The Crosstalk Between Palladin and Rho GTPases

Abstract

Glioblastoma Multiforme (GBM) is the most aggressive and malignant primary brain tumor, characterized by recurrence and poor prognosis with 1-year survival rate. The spread of this rapidly growing neoplasm into adjacent areas of the brain is extremely dependent on cell adhesion and invasion. These processes are specifically mediated by signaling pathways that activate Rho GTPases and their downstream effectors. Palladin, an actin-binding phosphoprotein, contributes to cell adhesion and invasion in different types of cancers through modulating Rho GTPases. Palladin is also involved in the development of focal adhesion and the formation of invadopodia through regulating the expression of RhoA, Cdc42 and Rac1. In this study, we aimed to investigate the crosstalk between palladin and Rho GTPases in regulating cell adhesion and invasion. A Palladin knockdown model was used to study the effect of this protein on cell adhesion and invasion, as well as invadopodia formation in Glioblastoma SNB-19 cells.
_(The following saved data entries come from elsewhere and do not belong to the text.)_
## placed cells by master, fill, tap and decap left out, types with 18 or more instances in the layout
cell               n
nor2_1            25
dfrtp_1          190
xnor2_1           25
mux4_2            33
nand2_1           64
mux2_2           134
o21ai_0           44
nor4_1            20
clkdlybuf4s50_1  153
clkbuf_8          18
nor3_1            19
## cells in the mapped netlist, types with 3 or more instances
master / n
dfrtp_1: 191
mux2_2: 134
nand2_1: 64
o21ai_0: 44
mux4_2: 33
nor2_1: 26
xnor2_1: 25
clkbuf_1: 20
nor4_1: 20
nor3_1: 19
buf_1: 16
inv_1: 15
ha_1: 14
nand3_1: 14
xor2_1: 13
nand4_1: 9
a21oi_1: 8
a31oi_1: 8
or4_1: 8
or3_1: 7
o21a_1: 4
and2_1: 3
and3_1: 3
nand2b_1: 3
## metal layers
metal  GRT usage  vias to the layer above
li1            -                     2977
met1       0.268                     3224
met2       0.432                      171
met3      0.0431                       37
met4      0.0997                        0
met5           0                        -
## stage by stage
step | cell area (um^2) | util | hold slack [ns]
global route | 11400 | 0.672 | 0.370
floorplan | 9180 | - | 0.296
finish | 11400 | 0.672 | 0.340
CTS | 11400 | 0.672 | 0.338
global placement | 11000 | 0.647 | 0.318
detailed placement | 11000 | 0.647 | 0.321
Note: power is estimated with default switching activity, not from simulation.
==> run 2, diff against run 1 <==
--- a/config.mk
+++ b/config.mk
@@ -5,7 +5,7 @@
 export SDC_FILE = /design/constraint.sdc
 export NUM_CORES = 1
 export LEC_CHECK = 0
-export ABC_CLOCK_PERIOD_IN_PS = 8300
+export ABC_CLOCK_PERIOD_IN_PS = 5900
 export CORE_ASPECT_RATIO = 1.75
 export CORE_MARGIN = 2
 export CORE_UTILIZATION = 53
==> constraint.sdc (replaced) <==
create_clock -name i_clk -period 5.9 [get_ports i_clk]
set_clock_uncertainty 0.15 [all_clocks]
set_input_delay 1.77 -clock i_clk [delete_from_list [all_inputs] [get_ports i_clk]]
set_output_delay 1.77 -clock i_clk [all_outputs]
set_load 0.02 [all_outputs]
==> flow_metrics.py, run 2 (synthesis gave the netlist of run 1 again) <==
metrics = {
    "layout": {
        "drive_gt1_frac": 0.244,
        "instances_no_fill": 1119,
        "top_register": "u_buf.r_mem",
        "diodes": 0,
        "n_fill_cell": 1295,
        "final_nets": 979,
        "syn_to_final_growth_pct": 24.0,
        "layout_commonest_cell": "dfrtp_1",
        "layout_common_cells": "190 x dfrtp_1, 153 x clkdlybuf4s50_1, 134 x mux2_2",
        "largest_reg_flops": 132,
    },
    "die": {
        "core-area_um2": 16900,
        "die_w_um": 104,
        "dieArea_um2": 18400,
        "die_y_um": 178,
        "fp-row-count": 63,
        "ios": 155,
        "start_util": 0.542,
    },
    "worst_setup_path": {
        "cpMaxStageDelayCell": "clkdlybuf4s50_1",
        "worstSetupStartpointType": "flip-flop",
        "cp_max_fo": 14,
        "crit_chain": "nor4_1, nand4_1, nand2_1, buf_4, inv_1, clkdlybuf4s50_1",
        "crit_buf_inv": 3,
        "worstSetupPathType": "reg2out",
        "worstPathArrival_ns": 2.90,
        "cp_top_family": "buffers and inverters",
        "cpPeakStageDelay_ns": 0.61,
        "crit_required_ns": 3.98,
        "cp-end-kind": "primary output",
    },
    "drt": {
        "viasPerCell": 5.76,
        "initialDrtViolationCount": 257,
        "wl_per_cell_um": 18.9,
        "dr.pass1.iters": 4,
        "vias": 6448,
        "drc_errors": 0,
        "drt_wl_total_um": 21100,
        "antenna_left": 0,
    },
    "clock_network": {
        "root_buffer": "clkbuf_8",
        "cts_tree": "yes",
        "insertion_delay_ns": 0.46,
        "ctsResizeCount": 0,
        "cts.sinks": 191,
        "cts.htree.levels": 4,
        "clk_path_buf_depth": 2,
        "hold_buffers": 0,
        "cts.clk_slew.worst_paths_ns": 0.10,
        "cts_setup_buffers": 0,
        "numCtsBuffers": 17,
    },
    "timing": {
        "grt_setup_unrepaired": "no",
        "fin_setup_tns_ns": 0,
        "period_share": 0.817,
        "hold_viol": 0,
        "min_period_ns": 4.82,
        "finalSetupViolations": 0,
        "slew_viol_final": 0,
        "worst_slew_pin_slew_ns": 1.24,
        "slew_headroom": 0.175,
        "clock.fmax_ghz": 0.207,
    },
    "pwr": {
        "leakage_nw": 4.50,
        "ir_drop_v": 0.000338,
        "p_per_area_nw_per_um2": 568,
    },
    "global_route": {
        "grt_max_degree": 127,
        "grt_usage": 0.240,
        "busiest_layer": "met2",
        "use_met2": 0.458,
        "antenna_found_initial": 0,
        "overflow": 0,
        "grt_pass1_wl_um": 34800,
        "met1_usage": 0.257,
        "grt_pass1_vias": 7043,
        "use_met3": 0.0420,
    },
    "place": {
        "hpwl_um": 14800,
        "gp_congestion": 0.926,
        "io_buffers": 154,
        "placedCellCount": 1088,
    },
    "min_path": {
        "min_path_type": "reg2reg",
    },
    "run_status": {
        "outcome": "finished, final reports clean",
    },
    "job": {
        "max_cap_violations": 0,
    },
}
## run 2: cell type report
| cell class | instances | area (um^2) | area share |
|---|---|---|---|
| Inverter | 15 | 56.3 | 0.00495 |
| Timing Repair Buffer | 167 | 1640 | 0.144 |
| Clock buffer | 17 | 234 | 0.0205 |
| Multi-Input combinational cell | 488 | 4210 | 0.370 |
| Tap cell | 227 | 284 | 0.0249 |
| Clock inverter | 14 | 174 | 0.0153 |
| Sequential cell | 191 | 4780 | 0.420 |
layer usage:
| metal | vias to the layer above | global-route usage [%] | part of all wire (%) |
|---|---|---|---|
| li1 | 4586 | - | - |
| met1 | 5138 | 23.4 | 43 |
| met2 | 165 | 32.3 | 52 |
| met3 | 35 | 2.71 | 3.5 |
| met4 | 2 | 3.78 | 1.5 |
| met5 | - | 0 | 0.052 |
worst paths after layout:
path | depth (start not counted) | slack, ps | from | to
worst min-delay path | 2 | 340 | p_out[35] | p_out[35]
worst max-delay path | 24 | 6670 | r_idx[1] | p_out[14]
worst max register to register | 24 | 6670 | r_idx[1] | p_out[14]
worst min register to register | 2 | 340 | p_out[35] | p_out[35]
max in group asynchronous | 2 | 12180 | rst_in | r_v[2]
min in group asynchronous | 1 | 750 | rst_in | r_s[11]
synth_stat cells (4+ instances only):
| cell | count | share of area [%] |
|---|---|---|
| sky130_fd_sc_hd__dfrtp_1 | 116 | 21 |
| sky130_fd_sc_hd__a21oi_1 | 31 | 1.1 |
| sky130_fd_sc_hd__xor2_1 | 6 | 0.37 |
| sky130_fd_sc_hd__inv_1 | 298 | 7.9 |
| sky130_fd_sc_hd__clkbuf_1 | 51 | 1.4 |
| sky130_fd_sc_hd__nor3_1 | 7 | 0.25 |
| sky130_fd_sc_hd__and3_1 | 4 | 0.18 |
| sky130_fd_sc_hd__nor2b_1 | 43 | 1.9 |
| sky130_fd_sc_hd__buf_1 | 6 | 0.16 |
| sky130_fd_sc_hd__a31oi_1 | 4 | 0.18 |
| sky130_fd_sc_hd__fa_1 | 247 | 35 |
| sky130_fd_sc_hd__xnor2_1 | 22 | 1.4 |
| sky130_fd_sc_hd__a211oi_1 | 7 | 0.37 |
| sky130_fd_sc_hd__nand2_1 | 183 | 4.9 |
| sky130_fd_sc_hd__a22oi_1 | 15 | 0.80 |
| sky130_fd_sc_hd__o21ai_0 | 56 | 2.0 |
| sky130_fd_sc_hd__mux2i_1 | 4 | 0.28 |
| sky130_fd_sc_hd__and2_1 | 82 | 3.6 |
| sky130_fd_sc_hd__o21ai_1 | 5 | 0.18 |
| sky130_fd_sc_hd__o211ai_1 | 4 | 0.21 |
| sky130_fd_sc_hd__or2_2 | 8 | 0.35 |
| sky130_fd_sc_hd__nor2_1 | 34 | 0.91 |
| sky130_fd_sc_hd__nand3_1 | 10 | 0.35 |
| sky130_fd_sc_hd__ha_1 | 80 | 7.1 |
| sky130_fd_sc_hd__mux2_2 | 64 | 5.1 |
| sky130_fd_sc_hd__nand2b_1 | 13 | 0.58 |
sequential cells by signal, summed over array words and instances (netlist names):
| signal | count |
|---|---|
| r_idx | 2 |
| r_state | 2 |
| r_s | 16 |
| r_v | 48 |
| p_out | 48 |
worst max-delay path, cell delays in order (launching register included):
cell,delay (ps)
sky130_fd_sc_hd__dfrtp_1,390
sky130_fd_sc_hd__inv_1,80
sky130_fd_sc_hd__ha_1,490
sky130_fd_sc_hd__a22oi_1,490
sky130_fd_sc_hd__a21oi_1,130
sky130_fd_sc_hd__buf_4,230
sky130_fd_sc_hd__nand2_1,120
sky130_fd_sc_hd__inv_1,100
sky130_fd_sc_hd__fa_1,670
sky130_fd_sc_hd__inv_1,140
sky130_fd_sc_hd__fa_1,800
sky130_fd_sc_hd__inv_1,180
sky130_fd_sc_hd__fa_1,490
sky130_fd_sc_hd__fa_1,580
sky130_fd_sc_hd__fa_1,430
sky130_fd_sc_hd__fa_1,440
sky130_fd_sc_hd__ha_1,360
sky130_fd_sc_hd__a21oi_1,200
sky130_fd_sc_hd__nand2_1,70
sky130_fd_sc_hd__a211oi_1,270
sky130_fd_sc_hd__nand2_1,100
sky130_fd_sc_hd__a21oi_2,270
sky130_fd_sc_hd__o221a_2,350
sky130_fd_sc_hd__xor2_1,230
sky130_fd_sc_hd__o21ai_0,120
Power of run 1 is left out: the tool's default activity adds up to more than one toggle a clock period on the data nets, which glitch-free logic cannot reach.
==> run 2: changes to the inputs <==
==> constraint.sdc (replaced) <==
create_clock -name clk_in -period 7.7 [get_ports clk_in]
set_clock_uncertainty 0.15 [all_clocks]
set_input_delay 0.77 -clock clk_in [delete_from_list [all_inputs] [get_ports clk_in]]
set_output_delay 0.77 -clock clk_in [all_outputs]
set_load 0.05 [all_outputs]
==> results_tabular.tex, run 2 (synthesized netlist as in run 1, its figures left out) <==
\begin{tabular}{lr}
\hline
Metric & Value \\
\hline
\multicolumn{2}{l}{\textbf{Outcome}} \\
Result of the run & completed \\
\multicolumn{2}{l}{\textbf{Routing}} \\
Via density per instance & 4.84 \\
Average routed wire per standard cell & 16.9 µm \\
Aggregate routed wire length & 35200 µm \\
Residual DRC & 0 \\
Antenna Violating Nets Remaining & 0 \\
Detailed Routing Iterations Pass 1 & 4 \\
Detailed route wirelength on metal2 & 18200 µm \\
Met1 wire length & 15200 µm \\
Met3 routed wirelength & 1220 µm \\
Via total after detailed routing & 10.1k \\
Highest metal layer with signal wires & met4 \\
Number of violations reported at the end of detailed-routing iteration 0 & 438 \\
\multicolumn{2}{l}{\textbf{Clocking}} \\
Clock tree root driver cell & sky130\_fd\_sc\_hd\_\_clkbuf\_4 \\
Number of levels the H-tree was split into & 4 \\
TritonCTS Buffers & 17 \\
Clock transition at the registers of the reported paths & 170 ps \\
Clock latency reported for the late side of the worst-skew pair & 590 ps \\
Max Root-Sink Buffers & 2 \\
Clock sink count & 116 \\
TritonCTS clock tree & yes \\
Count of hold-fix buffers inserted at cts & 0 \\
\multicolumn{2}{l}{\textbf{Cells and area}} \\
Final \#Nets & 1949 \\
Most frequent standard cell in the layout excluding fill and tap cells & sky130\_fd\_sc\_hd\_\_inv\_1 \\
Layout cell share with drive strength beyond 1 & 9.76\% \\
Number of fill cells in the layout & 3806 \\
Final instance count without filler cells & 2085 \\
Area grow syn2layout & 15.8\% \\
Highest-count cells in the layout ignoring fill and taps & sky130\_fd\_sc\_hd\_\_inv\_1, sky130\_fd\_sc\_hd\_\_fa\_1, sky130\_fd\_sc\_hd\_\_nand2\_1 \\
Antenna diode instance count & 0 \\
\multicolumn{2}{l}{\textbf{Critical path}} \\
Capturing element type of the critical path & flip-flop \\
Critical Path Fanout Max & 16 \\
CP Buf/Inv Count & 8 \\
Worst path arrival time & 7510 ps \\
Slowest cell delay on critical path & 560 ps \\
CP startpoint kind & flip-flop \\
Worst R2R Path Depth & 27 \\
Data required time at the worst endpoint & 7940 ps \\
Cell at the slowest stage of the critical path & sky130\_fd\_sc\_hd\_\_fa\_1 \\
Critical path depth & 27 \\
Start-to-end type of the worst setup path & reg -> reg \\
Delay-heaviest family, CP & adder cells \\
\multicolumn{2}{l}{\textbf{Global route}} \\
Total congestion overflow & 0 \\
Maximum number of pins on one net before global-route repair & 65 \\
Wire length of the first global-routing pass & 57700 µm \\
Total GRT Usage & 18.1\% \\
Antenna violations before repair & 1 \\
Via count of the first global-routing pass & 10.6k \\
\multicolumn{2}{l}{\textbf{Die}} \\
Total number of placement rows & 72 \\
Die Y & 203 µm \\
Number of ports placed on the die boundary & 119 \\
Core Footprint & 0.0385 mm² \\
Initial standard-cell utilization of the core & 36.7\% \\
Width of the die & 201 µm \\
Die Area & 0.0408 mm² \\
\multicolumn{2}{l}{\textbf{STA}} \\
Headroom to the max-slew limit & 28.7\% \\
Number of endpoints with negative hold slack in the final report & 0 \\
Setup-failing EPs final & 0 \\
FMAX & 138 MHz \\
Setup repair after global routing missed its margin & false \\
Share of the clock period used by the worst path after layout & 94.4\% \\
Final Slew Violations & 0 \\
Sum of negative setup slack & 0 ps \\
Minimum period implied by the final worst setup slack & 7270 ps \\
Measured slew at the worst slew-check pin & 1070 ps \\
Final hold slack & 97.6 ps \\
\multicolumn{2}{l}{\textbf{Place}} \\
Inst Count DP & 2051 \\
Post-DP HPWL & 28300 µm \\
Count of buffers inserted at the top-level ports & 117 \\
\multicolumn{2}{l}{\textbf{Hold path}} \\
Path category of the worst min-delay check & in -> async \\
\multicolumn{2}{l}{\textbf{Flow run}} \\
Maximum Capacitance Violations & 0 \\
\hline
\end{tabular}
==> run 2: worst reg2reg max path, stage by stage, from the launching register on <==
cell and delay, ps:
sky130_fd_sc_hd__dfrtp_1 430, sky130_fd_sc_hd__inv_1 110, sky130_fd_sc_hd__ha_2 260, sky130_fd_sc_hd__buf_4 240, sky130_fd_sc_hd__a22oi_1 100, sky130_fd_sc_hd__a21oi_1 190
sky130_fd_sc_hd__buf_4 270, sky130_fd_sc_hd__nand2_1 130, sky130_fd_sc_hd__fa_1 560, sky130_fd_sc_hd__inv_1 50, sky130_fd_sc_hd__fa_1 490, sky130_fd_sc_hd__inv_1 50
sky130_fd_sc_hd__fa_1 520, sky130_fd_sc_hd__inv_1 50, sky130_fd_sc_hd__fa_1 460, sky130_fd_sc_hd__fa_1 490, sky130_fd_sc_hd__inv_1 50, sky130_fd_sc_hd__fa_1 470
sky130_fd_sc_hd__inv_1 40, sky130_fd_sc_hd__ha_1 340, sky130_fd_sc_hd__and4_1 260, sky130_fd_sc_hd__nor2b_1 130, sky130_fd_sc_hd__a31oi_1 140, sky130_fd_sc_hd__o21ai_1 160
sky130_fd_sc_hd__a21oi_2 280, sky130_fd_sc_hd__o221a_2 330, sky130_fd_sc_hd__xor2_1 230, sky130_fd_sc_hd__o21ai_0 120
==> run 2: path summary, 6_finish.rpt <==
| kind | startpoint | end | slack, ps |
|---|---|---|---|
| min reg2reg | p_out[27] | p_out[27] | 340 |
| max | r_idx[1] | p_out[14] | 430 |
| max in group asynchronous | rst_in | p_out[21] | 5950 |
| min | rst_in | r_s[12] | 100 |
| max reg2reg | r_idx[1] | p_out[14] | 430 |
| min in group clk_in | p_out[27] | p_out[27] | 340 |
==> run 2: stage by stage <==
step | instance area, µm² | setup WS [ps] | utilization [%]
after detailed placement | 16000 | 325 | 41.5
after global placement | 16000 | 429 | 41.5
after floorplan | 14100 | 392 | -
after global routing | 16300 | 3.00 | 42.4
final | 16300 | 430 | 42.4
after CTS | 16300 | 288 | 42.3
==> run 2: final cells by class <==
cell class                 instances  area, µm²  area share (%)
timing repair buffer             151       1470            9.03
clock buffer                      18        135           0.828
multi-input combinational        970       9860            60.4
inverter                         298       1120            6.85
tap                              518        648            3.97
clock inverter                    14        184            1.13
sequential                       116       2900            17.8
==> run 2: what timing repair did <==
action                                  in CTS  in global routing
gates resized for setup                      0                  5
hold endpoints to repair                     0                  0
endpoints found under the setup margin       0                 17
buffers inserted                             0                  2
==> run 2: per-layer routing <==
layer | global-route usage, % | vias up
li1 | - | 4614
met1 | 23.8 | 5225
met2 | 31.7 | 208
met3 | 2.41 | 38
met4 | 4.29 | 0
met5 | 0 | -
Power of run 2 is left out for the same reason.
The results show that Palladin positively regulates cell adhesion through RhoA expression. We also demonstrated that palladin negatively regulates invasion and invadopodia formation through observing an increase in TKS4 and TKS5 invadopodia markers. Therefore, we have been able to study the crosstalk between Palladin and Rho GTPases in regulating adhesion and invasion of GBM.